First, let's compare how C1 would be computed in the basic divide and conquer method:

$$
\begin{aligned}
C_1 &= (AL \times BR) + (AR \times BL) \\[4pt]
    &= (12 \times 36) + (03 \times 45) = 432 + 135 = 567
\end{aligned}
$$

Karatsuba computes C1 using one multiplication instead of two:
$$
\begin{aligned}
C_1 &= (AL + AR)\times(BL + BR) - C_2 - C_0\\[4pt]
    &= (12 + 03)\times(45 + 36) - 540 - 108\\[4pt]
    &= 15 \times 81 - 648 = 1215 - 648 = 567
\end{aligned}
$$

With Karatsuba's enhancement, each recursion level requires 3 multiplications instead of 4, improving asymptotic performance for large inputs. Instead of $\mathcal{O}(n^2)$, Karatsuba's algorithm runs in $\mathcal{O}(n^{\log_2 3}) \approx \mathcal{O}(n^{1.585})$.

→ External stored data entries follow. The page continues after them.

[config.mk]
export PLATFORM = sky130hd
export DESIGN_NAME = fetch_irq_ctrl
export DESIGN_NICKNAME = d
export VERILOG_FILES = /design/src/rtl/irq_pkg.sv /design/src/rtl/irq_edge_latch.sv /design/src/rtl/irq_svc_ctrl.sv /design/src/rtl/irq_cfg_reg.sv /design/src/rtl/fetch_irq_ctrl.sv
export SDC_FILE = /design/constraint.sdc
export NUM_CORES = 1
export LEC_CHECK = 0
export BUFFER_PORTS_ARGS = -buffer_cell sky130_fd_sc_hd__buf_2
export CORE_ASPECT_RATIO = 1.4
export CORE_MARGIN = 5
export CORE_UTILIZATION = 40
export DETAILED_ROUTE_END_ITERATION = 10
export HOLD_SLACK_MARGIN = 0.15
export PLACE_DENSITY = 0.66
export SLEW_MARGIN = 0
export SYNTH_ARGS = -nofsm -noshare
export SYNTH_HDL_FRONTEND = slang
export SYNTH_HIERARCHICAL = 1
export SYNTH_SLANG_ARGS = --single-unit
[constraint.sdc]
create_clock -name clk -period 2.4 [get_ports clk]
set_input_delay 0.72 -clock clk [delete_from_list [all_inputs] [get_ports clk]]
set_output_delay 0.72 -clock clk [all_outputs]
set_load 0.03 [all_outputs]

The recursive pseudocode for Karatsuba is not much different from the basic divide and conquer method. The only change is in how C1 is computed.

## The Recursive Pseudocode (Karatsuba)

```c++
function karatsuba(A, B):
    if length(A) is single-digit or length(B) is single-digit:
        return A times B  // This is the base case (multiplying single-digit numbers)
    
    // Prepare for the recursive steps by determining the half-length.
    n = max(length(A), length(B))
    half_n = n / 2
    
    // Split A and B into their respective halves. Assign each half to a variable.
    AL = left half of A
    AR = right half of A
    BL = left half of B
    BR = right half of B

    // Recursively call the katarsuba function, passing the appropriate parameters
    // for C2 and C0, which are the same as in the basic divide and conquer method.
    C2 = karatsuba(AL, BL) // FIRSTS
    C0 = karatsuba(AR, BR) // LASTS

    // Recursively call the karatsuba function to compute C1 using the optimized method.
    // This uses the results from C2 and C0 to reduce the number of multiplications
    // needed to compute C1.
    C1 = karatsuba(AL + AR, BL + BR) - C2 - C0

    // Calculate the addition part using the results from the recursive
    // calls. Accumulate the final result, appending the appropriate number
    // of zeros (i.e., multiplying by the appropriate power of 10).
    sum = c2 adjusted by 10^n
    sum = sum + c1 adjusted by 10^(n/2)
    sum = sum + c0 adjusted by 10^0

    return sum
```

To get a better intuition for the total number of multiplications involved, a similar worksheet is provided to step through the `1203` times `4536` multiplication with the Karatsuba optimization.

[Karatsuba Multiplication Worksheet](https://latessa.github.io/cpp-labs/worksheets/Lab09/Multiply_Karatsuba_Worksheet.pdf)

We see that the Karatsuba multiplication method requires `3` multiplications of smaller numbers at each level of recursion. For our two 4-digit numbers, we performed a total of `9` single-digit multiplications, which is fewer than the `16` single-digit multiplications required by both the elementary school method and the basic divide and conquer method for 4-digit numbers.